(Excerpted records begins)
Background: an optimization exercise with open tools, aiming at a short achievable clock period and few clock cycles. Do not read the settings as production practice.
At most, simulation tests tie the RTL to the original design; equivalence was not proved.

==> job 4124: inputs <==
==> flow/design.v <==
module ALU (
    input [1:0] ctrl,
    input [7:0] in_1,
    input [7:0] in_2,
    output reg [7:0] out,
    output zero
);
    assign zero = (out == 0);
    always @(*) begin
        case (ctrl)
            0: out = in_1 & in_2;
            1: out = in_1 | in_2;
            2: out = in_1 + in_2;
            3: out = in_1 - in_2;
        endcase
    end
endmodule
module Mux2 (
    input select,
    input [7:0] in_1,
    input [7:0] in_2,
    output reg [7:0] out
);
    always @(*) begin
        case (select)
            0: out = in_1;
            1: out = in_2;
        endcase
    end
endmodule
module Mux4 (
    input [1:0] select,
    input [7:0] in_1,
    input [7:0] in_2,
    input [7:0] in_3,
    input [7:0] in_4,
    output reg [7:0] out
);
    always @(*) begin
        case (select)
            2'b00: out = in_1;
            2'b01: out = in_2;
            2'b10: out = in_3;
            2'b11: out = in_4;
        endcase
    end
endmodule
module Decoder (
    input [31:0] inst,
    output reg reg_write_enable,
    output reg [4:0] reg_read_addr_1,
    output reg [4:0] reg_read_addr_2,
    output reg [4:0] reg_write_addr,
    output reg data_write_enable,
    output reg [4:0] data_read_addr,
    output reg [4:0] data_write_addr,
    output reg [1:0] alu_ctrl,
    output reg reg_write_select,
    output reg branch,
    output reg [4:0] branch_offset
);
    always @(inst) begin
        casex ({inst[31:25], inst[14:12], inst[6:0]})
            17'bXXXXXXX_011_0000011: begin  
                reg_write_enable = 1'b1;
                reg_read_addr_1 = 5'b00000;
                reg_read_addr_2 = 5'b00000;
                reg_write_addr = inst[11:7];
                data_write_enable = 1'b0;
                data_read_addr = inst[19:15] + inst[24:20];
                data_write_addr = 5'b00000;
                alu_ctrl = 2'b00;
                reg_write_select = 1'b0;
                branch = 1'b0;
                branch_offset = 5'b00000;
            end
            17'bXXXXXXX_011_0100011: begin  
                reg_write_enable = 1'b0;
                reg_read_addr_1 = inst[24:20];
                reg_read_addr_2 = 5'b00000;  
                reg_write_addr = 5'b00000;
                data_write_enable = 1'b1;
                data_read_addr = 5'b00000;
                data_write_addr = inst[19:15] + inst[11:7];
                alu_ctrl = 2'b00;
                reg_write_select = 1'b0;
                branch = 1'b0;
                branch_offset = 5'b00000;
            end
            17'b0000000_111_0110011: begin  
                reg_write_enable = 1'b1;
                reg_read_addr_1 = inst[19:15];
                reg_read_addr_2 = inst[24:20];
                reg_write_addr = inst[11:7];
                data_write_enable = 1'b0;
                data_read_addr = 5'b00000;
                data_write_addr = 5'b00000;
                alu_ctrl = 2'b00;
                reg_write_select = 1'b1;
                branch = 1'b0;
                branch_offset = 5'b00000;
            end
            17'b0000000_110_0110011: begin  
                reg_write_enable = 1'b1;
                reg_read_addr_1 = inst[19:15];
                reg_read_addr_2 = inst[24:20];
                reg_write_addr = inst[11:7];
                data_write_enable = 1'b0;
                data_read_addr = 5'b00000;
                data_write_addr = 5'b00000;
                alu_ctrl = 2'b01;
                reg_write_select = 1'b1;
                branch = 1'b0;
                branch_offset = 5'b00000;
            end
            17'b0000000_000_0110011: begin  
                reg_write_enable = 1'b1;
                reg_read_addr_1 = inst[19:15];
                reg_read_addr_2 = inst[24:20];
                reg_write_addr = inst[11:7];
                data_write_enable = 1'b0;
                data_read_addr = 5'b00000;
                data_write_addr = 5'b00000;
                alu_ctrl = 2'b10;
                reg_write_select = 1'b1;
                branch = 1'b0;
                branch_offset = 5'b00000;
            end
            17'b0100000_000_0110011: begin  
                reg_write_enable = 1'b1;
                reg_read_addr_1 = inst[19:15];
                reg_read_addr_2 = inst[24:20];
                reg_write_addr = inst[11:7];
                data_write_enable = 1'b0;
                data_read_addr = 5'b00000;
                data_write_addr = 5'b00000;
                alu_ctrl = 2'b11;
                reg_write_select = 1'b1;
                branch = 1'b0;
                branch_offset = 5'b00000;
            end
            17'bXXXXXXX_000_1100011: begin  
                reg_write_enable = 1'b0;
                reg_read_addr_1 = inst[19:15];
                reg_read_addr_2 = inst[24:20];
                reg_write_addr = 5'b00000;
                data_write_enable = 1'b0;
                data_read_addr = 5'b00000;
                data_write_addr = 5'b00000;
                alu_ctrl = 2'b11;
                reg_write_select = 1'b0;
                branch = 1'b1;
                branch_offset = {inst[25], inst[11:8]} >> 1;
            end
            default: begin
                reg_write_enable = 1'b0;
                reg_read_addr_1 = 5'b00000;
                reg_read_addr_2 = 5'b00000;
                reg_write_addr = 5'b00000;
                data_write_enable = 1'b0;
                data_read_addr = 5'b00000;
                data_write_addr = 5'b00000;
                alu_ctrl = 2'b00;
                reg_write_select = 1'b0;
                branch = 1'b0;
                branch_offset = 5'b00000;
            end
        endcase
    end
endmodule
(Excerpted records ends)
* Required action *
Throughout the data above, count the lines in which the word "design" occurs; supply the number alone.

* Answer space *
2